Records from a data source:
### src/hw/flags_pkg.sv
package flags_pkg;

    // Register map; address bits above the decode width are not compared
    localparam int DECODE_BITS = 24;
    localparam logic [31:0] CORE_CONTROL_OFFSET = 32'hffff_e012;
    localparam logic [31:0] FLAGS_OFFSET = 32'hffff_e010;
    localparam logic [7:0] CORE_CONTROL_RESET = 8'hff;
    localparam logic [7:0] FLAGS_RESET = 8'h00;
    localparam int SHARE_LSB = 0;
    localparam int SHARE_MSB = 1;
    localparam int CTRL_RSVD_LSB = 2;
    localparam int CTRL_RSVD_MSB = 7;
    localparam logic [7:0] UNMAPPED_READ = 8'hff;

    // Short addresses sign-extend into this many address bits
    localparam int ADDR_W = 24;
    localparam int SHORT_ADDR_W = 16;

    typedef enum logic [1:0] {
        SZ_BYTE,
        SZ_WORD,
        SZ_QUAD
    } size_e;

    typedef enum logic [2:0] {
        OP_NONE,
        OP_ADD,
        OP_SUB,
        OP_LOGIC,
        OP_SHIFT,
        OP_BITTEST,
        OP_LOAD,
        OP_POP
    } op_kind_e;

    // Flag byte, carry in the top bit
    typedef struct packed {
        logic c;
        logic z;
        logic s;
        logic v;
        logic b;
        logic user_status_bit;
        logic chain_enable_bit;
        logic global_int_enable;
    } flags_s;

    typedef struct packed {
        logic valid;
        op_kind_e kind;
        size_e size;
        logic reg_dst;
        logic [31:0] dst_val;
        logic [31:0] src_val;
        logic [31:0] result;
        logic shift_carry;
        logic shift_prev_msb;
        logic blank_dst;
        logic blank_src;
        logic ext_signed;
    } exec_op_s;

    typedef struct packed {
        logic valid;
        flags_s data;
    } flags_load_s;

    typedef struct packed {
        logic valid;
        logic [3:0] jump_condition_field;
    } jump_req_s;

    function automatic logic msb_of(logic [31:0] v, size_e sz);
        unique case (sz)
            SZ_BYTE: return v[7];
            SZ_WORD: return v[15];
            default: return v[31];
        endcase
    endfunction : msb_of

    function automatic logic [31:0] extend(logic [31:0] v, size_e sz,
                                           logic sgn);
        unique case (sz)
            SZ_BYTE: return sgn ? {{24{v[7]}}, v[7:0]}
                                : {24'h00_0000, v[7:0]};
            SZ_WORD: return sgn ? {{16{v[15]}}, v[15:0]}
                                : {16'h0000, v[15:0]};
            default: return v;
        endcase
    endfunction : extend

    function automatic logic is_zero(logic [31:0] v, size_e sz);
        return extend(v, sz, 1'b0) == 32'h0000_0000;
    endfunction : is_zero

    function automatic logic cond_true(logic [3:0] code, flags_s f);
        logic low;
        low = 1'b0;
        unique case (code[2:0])
            3'h0: low = f.b;
            3'h1: low = f.s ^ f.v;
            3'h2: low = f.z | (f.s ^ f.v);
            3'h3: low = f.c | f.z;
            3'h4: low = f.v;
            3'h5: low = f.s;
            3'h6: low = f.z;
            3'h7: low = f.c;
        endcase
        return code[3] ? ~low : low;
    endfunction : cond_true

    function automatic logic [ADDR_W-1:0] sext_short(
            logic [SHORT_ADDR_W-1:0] a);
        return {{(ADDR_W - SHORT_ADDR_W){a[SHORT_ADDR_W-1]}}, a};
    endfunction : sext_short

endpackage : flags_pkg
--- src/tmr_core.sv ---
// top of the 8-bit up-counting timer with reload, toggle output, pwm and interrupts
//
// Behaviour
// (RULE1) clearing enable stops counter, toggle, pwm
// (RULE2) prescale select sits in mode bits 6..4
// (RULE3) source select: 0 internal, 1 event pin
// (RULE4) internal from cpu clock, external on fall
// (RULE5) pwm boundary 255/63/31/15 from reload,toggle bits
// (RULE6) software stops before reconfiguring, enables last
// (RULE7) software writes reload for reload or pwm
// (RULE8) flag sets when count leaves all-ones
// (RULE9) enable with flag pending interrupts next cycle
// (RULE10) software masks irq around run-time count writes
// (RULE11) software avoids 0xff outside pure pwm
// (RULE12) 8-bit counter increments once per event
// (RULE13) overflow keeps counting and requests interrupt
// (RULE14) overflow at ff to 00, 256 counts
// (RULE15) prescale 000 /256 down to 111 /2
// (RULE16) auto reload copies reload on overflow
// (RULE17) toggle output halves overflow rate, owns pin
// (RULE18) event pin irq silenced while source external
// (RULE19) irq flag stays until software writes zero
//
// Chosen here: the plain strobed port and the register offsets.
`timescale 1ns/1ns
module tmr_core (
  input  wire logic       clk_i,          // 125 mhz clock
  input  wire logic       sys_rst_i,      // sync reset, high
  input  wire logic       ce_i,           // clock enable, freezes state when low
  input  wire logic [3:0] addr_i,         // register offset
  input  wire logic [7:0] wdata_i,        // write data
  input  wire logic       wr_i,           // write strobe
  input  wire logic       rd_i,           // read strobe
  output logic      [7:0] rdata_o,        // read data, cycle after rd_i
  input  wire logic       event_pin_i,    // external event input pin (async)
  input  wire logic       pin_irq_req_i,  // raw pin edge request for the event pin
  output logic            pin_irq_o,      // gated pin interrupt request
  output logic            toggle_o,       // toggle output level
  output logic            toggle_oe_n_o,  // low while toggle owns the port pin
  output logic            pwm_o,          // pwm output level
  output logic            pwm_oe_n_o,     // low while pwm owns the port pin
  output logic            ovf_irq_o,      // overflow interrupt to cpu
  output logic            irq_o           // event status interrupt
);
  import tmr_pkg::*;

  // ****************************************
  // declarations
  // ****************************************
  tmr_mode_t             mode_q;          // timer mode register
  logic [7:0]            count_q;         // count register
  logic [7:0]            count_d;         // next count
  logic [7:0]            reload_q;        // reload register
  logic                  irq_en_q;        // overflow irq enable
  logic                  irq_flag_q;      // overflow irq flag
  logic [TMR_EV_W-1:0]   stat_q;          // sticky events
  logic [TMR_EV_W-1:0]   ien_q;           // event enables
  logic [TMR_EV_W-1:0]   ev_w;            // events this cycle
  logic [2:0]            pin_sync_q;      // event pin sync + edge stage
  logic                  tog_q;           // toggle flop
  tmr_bus_t              bus_w;           // bundled bus request
  logic                  tick_int_w;      // prescaler tick
  logic                  fall_w;          // event pin falling edge
  logic                  step_w;          // count event
  logic                  ovf_w;           // overflow this cycle
  logic                  wr_mode_w;       // write decodes
  logic                  wr_count_w;
  logic                  wr_reload_w;
  logic                  wr_ctrl_w;
  logic                  wr_ien_w;
  logic                  wr_iclr_w;
  logic                  wrap_w;          // count leaves all-ones
  logic [7:0]            pwm_mask_w;      // pwm cycle width mask
  logic [7:0]            pwm_pos_w;       // position within pwm cycle
  logic [7:0]            pwm_duty_w;      // duty threshold
  logic                  pwm_mode_w;      // pwm selected
  logic                  pwm_d;           // next pwm level
  logic [7:0]            rd_mux_w;        // read mux

  assign bus_w = '{wr: wr_i, rd: rd_i, addr: addr_i, data: wdata_i};

  // ****************************************
  // address decode
  // ****************************************
  assign wr_mode_w   = bus_w.wr && (bus_w.addr == TMR_OFF_MODE);
  assign wr_count_w  = bus_w.wr && (bus_w.addr == TMR_OFF_COUNT);
  assign wr_reload_w = bus_w.wr && (bus_w.addr == TMR_OFF_RELOAD);
  assign wr_ctrl_w   = bus_w.wr && (bus_w.addr == TMR_OFF_CTRL);
  assign wr_ien_w    = bus_w.wr && (bus_w.addr == TMR_OFF_IEN);
  assign wr_iclr_w   = bus_w.wr && (bus_w.addr == TMR_OFF_ICLR);

  // ****************************************
  // count sources
  // ****************************************
  tmr_prescale #(
    .PRE_W (TMR_PRE_W)
  ) u_pre (
    .clk_i     (clk_i),
    .sys_rst_i (sys_rst_i),
    .ce_i      (ce_i),
    .run_i     (mode_q.count_enable_bit && !mode_q.clock_source_select),
    .sel_i     (mode_q.prescale_select),                          // [RULE2]
    .tick_o    (tick_int_w)
  );

  // pin passes two flops; edge detect looks at stages 1 and 2 only
  always_ff @(posedge clk_i) begin
    if (sys_rst_i) begin
      pin_sync_q <= 3'h7;
    end else if (ce_i) begin
      pin_sync_q <= {pin_sync_q[1:0], event_pin_i};
    end
  end

  assign fall_w = pin_sync_q[2] && !pin_sync_q[1];                // [RULE4]

  // source select, gated by enable
  assign step_w = mode_q.count_enable_bit &&                      // [RULE1]
                  (mode_q.clock_source_select ? fall_w : tick_int_w); // [RULE3] [RULE4]

  // ****************************************
  // counter
  // ****************************************
  // overflow always at ff; wraps to 00 for 256 counts unless auto reload loads reload_q
  assign ovf_w      = step_w && (count_q == TMR_ALL_ONES);         // [RULE14]
  assign pwm_mode_w = mode_q.pwm_output_enable;

  // software write wins over counting in the same cycle
  always_comb begin
    count_d = count_q;
    if (wr_count_w) begin
      count_d = bus_w.data;
    end else if (ovf_w && mode_q.auto_reload_enable && !pwm_mode_w) begin
      count_d = reload_q;                                         // [RULE16]
    end else if (step_w) begin
      count_d = count_q + 8'h01;                                  // [RULE12] [RULE13]
    end
  end

  // any departure from all-ones, by counting or by write, raises flag
  assign wrap_w = (count_q == TMR_ALL_ONES) && (count_d != TMR_ALL_ONES); // [RULE8]

  always_ff @(posedge clk_i) begin
    if (sys_rst_i) begin
      count_q <= TMR_RST_BYTE;
    end else if (ce_i) begin
      count_q <= count_d;
    end
  end

  // ****************************************
  // configuration registers
  // ****************************************
  always_ff @(posedge clk_i) begin
    if (sys_rst_i) begin
      mode_q   <= tmr_mode_t'(TMR_RST_BYTE);
      reload_q <= TMR_RST_BYTE;
      irq_en_q <= 1'b0;
    end else if (ce_i) begin
      if (wr_mode_w) begin
        mode_q <= tmr_mode_t'(bus_w.data);
      end
      if (wr_reload_w) begin
        reload_q <= bus_w.data;
      end
      if (wr_ctrl_w) begin
        irq_en_q <= bus_w.data[TMR_CTRL_IEN_BIT];
      end
    end
  end

  // ****************************************
  // overflow irq flag
  // ****************************************
  // set wins over a clear in the same cycle so no wrap is lost
  always_ff @(posedge clk_i) begin
    if (sys_rst_i) begin
      irq_flag_q <= 1'b0;
    end else if (ce_i) begin
      if (wrap_w) begin
        irq_flag_q <= 1'b1;                                       // [RULE8] [RULE13]
      end else if (wr_ctrl_w && !bus_w.data[TMR_CTRL_IRQ_BIT]) begin
        irq_flag_q <= 1'b0;                                       // [RULE19]
      end
    end
  end

  // ****************************************
  // toggle output
  // ****************************************
  // flop keeps its level while stopped; pin released when disabled
  always_ff @(posedge clk_i) begin
    if (sys_rst_i) begin
      tog_q <= 1'b0;
    end else if (ce_i && ovf_w && mode_q.toggle_output_enable && !pwm_mode_w) begin
      tog_q <= !tog_q;                                            // [RULE17]
    end
  end

  // ****************************************
  // pwm
  // ****************************************
  // boundary from reload,toggle bits: 00 ff, 01 3f, 10 1f, 11 0f
  assign pwm_mask_w = !mode_q.auto_reload_enable ?
                        (mode_q.toggle_output_enable ? 8'h3f : 8'hff) :
                        (mode_q.toggle_output_enable ? 8'h0f : 8'h1f); // [RULE5]
  assign pwm_pos_w  = count_q & pwm_mask_w;
  assign pwm_duty_w = reload_q & pwm_mask_w;
  // high while position below duty; stopped timer forces low
  assign pwm_d      = mode_q.count_enable_bit && pwm_mode_w && (pwm_pos_w < pwm_duty_w); // [RULE1] [RULE5]

  // ****************************************
  // event status and interrupts
  // ****************************************
  assign ev_w[TMR_EV_OVF]  = ovf_w;
  assign ev_w[TMR_EV_WRAP] = wrap_w;
  assign ev_w[TMR_EV_PWMC] = step_w && pwm_mode_w && (pwm_pos_w == pwm_mask_w);

  // set beats clear for each sticky bit
  genvar g;
  generate
    for (g = 0; g < TMR_EV_W; g++) begin : g_stat
      always_ff @(posedge clk_i) begin
        if (sys_rst_i) begin
          stat_q[g] <= 1'b0;
        end else if (ce_i) begin
          stat_q[g] <= ev_w[g] | (stat_q[g] & !(wr_iclr_w && bus_w.data[g]));
        end
      end
    end
  endgenerate

  always_ff @(posedge clk_i) begin
    if (sys_rst_i) begin
      ien_q <= '0;
    end else if (ce_i && wr_ien_w) begin
      ien_q <= bus_w.data[TMR_EV_W-1:0];
    end
  end

  // ****************************************
  // read mux
  // ****************************************
  // reload and clear registers are write only and read zero
  always_comb begin
    rd_mux_w = 8'h00;
    unique case (bus_w.addr)
      TMR_OFF_MODE:  rd_mux_w = mode_q;
      TMR_OFF_COUNT: rd_mux_w = count_q;
      TMR_OFF_CTRL:  rd_mux_w = {6'h00, irq_flag_q, irq_en_q};
      TMR_OFF_STAT:  rd_mux_w = {5'h00, stat_q};
      TMR_OFF_IEN:   rd_mux_w = {5'h00, ien_q};
      default:       rd_mux_w = 8'h00;
    endcase
  end

  // ****************************************
  // registered outputs
  // ****************************************
  always_ff @(posedge clk_i) begin
    if (sys_rst_i) begin
      rdata_o       <= 8'h00;
      pin_irq_o     <= 1'b0;
      toggle_o      <= 1'b0;
      toggle_oe_n_o <= 1'b1;
      pwm_o         <= 1'b0;
      pwm_oe_n_o    <= 1'b1;
      ovf_irq_o     <= 1'b0;
      irq_o         <= 1'b0;
    end else if (ce_i) begin
      rdata_o       <= bus_w.rd ? rd_mux_w : 8'h00;
      pin_irq_o     <= pin_irq_req_i && !mode_q.clock_source_select; // [RULE18]
      toggle_o      <= tog_q && mode_q.count_enable_bit;           // [RULE1] [RULE17]
      toggle_oe_n_o <= !(mode_q.toggle_output_enable && !pwm_mode_w); // [RULE17]
      pwm_o         <= pwm_d;
      pwm_oe_n_o    <= !pwm_mode_w;
      // level from flag and enable: enabling onto a pending flag fires next cycle
      ovf_irq_o     <= (irq_flag_q || wrap_w) && (wr_ctrl_w ? bus_w.data[TMR_CTRL_IEN_BIT] : irq_en_q); // [RULE9]
      irq_o         <= |(stat_q & ien_q);
    end
  end
endmodule : tmr_core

▸ **What to produce**
Transcribe exactly, and only, the lines from the opening line of the records through the line containing "localparam logic [7:0] UNMAPPED_READ".

▸ **Task response**
### src/hw/flags_pkg.sv
package flags_pkg;

    // Register map; address bits above the decode width are not compared
    localparam int DECODE_BITS = 24;
    localparam logic [31:0] CORE_CONTROL_OFFSET = 32'hffff_e012;
    localparam logic [31:0] FLAGS_OFFSET = 32'hffff_e010;
    localparam logic [7:0] CORE_CONTROL_RESET = 8'hff;
    localparam logic [7:0] FLAGS_RESET = 8'h00;
    localparam int SHARE_LSB = 0;
    localparam int SHARE_MSB = 1;
    localparam int CTRL_RSVD_LSB = 2;
    localparam int CTRL_RSVD_MSB = 7;
    localparam logic [7:0] UNMAPPED_READ = 8'hff;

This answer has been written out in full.